_INPUT DATA_
___

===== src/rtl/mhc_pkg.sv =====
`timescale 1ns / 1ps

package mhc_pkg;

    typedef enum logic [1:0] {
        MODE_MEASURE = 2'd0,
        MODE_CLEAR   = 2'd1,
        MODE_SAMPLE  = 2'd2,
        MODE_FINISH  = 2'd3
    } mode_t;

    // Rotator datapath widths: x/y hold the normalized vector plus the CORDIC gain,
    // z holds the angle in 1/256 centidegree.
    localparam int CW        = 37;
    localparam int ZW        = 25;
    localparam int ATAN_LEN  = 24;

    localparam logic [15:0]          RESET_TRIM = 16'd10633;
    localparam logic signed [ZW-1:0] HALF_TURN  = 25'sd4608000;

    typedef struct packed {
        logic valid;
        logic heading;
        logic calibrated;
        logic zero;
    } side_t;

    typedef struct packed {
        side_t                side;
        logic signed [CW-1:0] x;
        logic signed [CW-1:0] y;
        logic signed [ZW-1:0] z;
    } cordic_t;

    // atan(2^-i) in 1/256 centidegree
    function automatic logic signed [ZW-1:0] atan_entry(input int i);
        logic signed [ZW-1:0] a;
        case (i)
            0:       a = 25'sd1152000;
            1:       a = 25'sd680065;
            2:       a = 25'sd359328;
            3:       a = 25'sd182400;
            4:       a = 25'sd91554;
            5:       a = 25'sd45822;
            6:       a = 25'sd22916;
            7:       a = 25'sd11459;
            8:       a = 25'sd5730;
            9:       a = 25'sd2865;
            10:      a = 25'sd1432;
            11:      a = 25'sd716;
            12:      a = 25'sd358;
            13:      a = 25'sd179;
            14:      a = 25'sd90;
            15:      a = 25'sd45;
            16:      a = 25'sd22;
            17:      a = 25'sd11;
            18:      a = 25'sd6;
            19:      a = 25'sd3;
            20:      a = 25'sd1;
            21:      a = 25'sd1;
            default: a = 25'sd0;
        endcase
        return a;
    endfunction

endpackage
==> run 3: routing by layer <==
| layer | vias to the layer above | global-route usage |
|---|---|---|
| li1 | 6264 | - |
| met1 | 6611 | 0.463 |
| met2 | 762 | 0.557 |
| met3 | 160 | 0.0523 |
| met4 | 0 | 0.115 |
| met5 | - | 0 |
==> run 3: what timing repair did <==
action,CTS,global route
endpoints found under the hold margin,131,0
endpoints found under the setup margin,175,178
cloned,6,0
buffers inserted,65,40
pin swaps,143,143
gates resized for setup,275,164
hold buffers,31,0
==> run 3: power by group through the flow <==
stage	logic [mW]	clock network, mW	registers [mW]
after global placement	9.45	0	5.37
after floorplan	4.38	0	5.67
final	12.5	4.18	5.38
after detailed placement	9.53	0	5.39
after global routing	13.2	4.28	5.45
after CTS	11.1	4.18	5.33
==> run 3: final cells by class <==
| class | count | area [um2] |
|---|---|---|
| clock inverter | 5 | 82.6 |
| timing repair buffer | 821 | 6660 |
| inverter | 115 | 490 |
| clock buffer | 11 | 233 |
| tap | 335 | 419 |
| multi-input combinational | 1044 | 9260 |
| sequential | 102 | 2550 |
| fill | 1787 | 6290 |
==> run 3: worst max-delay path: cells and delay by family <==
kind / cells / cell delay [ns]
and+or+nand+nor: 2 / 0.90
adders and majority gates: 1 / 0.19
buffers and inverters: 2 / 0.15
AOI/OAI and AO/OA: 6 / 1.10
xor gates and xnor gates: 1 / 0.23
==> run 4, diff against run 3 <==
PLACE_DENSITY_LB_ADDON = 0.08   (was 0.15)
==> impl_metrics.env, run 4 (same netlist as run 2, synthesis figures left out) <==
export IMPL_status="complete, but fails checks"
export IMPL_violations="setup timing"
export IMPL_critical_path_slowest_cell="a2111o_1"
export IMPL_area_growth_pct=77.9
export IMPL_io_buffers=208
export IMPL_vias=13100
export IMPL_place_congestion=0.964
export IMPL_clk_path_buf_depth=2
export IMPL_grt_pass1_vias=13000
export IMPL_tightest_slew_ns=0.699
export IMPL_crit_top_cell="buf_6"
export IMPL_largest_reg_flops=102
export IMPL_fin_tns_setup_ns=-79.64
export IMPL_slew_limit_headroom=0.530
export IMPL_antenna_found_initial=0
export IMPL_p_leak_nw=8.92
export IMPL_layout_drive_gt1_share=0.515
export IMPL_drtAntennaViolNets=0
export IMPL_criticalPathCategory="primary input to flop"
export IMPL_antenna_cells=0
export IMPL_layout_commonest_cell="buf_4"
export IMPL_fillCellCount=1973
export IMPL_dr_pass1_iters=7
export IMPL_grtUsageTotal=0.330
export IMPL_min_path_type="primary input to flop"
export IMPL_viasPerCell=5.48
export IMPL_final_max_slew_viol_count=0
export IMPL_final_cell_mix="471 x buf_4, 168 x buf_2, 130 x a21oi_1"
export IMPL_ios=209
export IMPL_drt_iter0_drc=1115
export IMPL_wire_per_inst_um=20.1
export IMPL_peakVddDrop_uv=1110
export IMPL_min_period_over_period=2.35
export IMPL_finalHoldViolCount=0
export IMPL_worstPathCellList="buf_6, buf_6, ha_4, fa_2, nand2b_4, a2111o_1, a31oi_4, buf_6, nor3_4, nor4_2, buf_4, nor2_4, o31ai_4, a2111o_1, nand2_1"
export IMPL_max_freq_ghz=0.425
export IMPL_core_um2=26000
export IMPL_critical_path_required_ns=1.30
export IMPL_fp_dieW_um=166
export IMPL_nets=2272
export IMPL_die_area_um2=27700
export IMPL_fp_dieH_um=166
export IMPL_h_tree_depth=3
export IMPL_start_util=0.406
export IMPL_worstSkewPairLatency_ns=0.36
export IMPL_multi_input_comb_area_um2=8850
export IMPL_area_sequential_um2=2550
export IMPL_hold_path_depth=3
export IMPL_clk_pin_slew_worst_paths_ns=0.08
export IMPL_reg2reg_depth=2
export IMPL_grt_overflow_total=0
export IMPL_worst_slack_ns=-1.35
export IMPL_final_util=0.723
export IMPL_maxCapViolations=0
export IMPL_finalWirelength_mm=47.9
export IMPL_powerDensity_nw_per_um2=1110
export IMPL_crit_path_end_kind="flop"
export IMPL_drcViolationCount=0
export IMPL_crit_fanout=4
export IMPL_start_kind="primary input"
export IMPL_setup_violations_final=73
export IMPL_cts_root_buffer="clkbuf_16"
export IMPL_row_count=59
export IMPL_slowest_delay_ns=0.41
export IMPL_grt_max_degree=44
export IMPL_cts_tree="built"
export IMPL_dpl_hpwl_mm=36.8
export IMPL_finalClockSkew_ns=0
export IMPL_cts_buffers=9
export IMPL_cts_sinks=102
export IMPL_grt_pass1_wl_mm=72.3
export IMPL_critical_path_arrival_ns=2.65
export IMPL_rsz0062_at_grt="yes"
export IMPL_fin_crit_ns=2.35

___

_INSTRUCTIONS FOR THE TASK_
In the listing above, find the line with "met5 | - | 0 |" and the line with "export IMPL_final_max_slew_viol_count=0"; set down exactly those two lines and every line between them, nothing more.

_RESPONSE TO THE EXERCISE_
| met5 | - | 0 |
==> run 3: what timing repair did <==
action,CTS,global route
endpoints found under the hold margin,131,0
endpoints found under the setup margin,175,178
cloned,6,0
buffers inserted,65,40
pin swaps,143,143
gates resized for setup,275,164
hold buffers,31,0
==> run 3: power by group through the flow <==
stage	logic [mW]	clock network, mW	registers [mW]
after global placement	9.45	0	5.37
after floorplan	4.38	0	5.67
final	12.5	4.18	5.38
after detailed placement	9.53	0	5.39
after global routing	13.2	4.28	5.45
after CTS	11.1	4.18	5.33
==> run 3: final cells by class <==
| class | count | area [um2] |
|---|---|---|
| clock inverter | 5 | 82.6 |
| timing repair buffer | 821 | 6660 |
| inverter | 115 | 490 |
| clock buffer | 11 | 233 |
| tap | 335 | 419 |
| multi-input combinational | 1044 | 9260 |
| sequential | 102 | 2550 |
| fill | 1787 | 6290 |
==> run 3: worst max-delay path: cells and delay by family <==
kind / cells / cell delay [ns]
and+or+nand+nor: 2 / 0.90
adders and majority gates: 1 / 0.19
buffers and inverters: 2 / 0.15
AOI/OAI and AO/OA: 6 / 1.10
xor gates and xnor gates: 1 / 0.23
==> run 4, diff against run 3 <==
PLACE_DENSITY_LB_ADDON = 0.08   (was 0.15)
==> impl_metrics.env, run 4 (same netlist as run 2, synthesis figures left out) <==
export IMPL_status="complete, but fails checks"
export IMPL_violations="setup timing"
export IMPL_critical_path_slowest_cell="a2111o_1"
export IMPL_area_growth_pct=77.9
export IMPL_io_buffers=208
export IMPL_vias=13100
export IMPL_place_congestion=0.964
export IMPL_clk_path_buf_depth=2
export IMPL_grt_pass1_vias=13000
export IMPL_tightest_slew_ns=0.699
export IMPL_crit_top_cell="buf_6"
export IMPL_largest_reg_flops=102
export IMPL_fin_tns_setup_ns=-79.64
export IMPL_slew_limit_headroom=0.530
export IMPL_antenna_found_initial=0
export IMPL_p_leak_nw=8.92
export IMPL_layout_drive_gt1_share=0.515
export IMPL_drtAntennaViolNets=0
export IMPL_criticalPathCategory="primary input to flop"
export IMPL_antenna_cells=0
export IMPL_layout_commonest_cell="buf_4"
export IMPL_fillCellCount=1973
export IMPL_dr_pass1_iters=7
export IMPL_grtUsageTotal=0.330
export IMPL_min_path_type="primary input to flop"
export IMPL_viasPerCell=5.48
export IMPL_final_max_slew_viol_count=0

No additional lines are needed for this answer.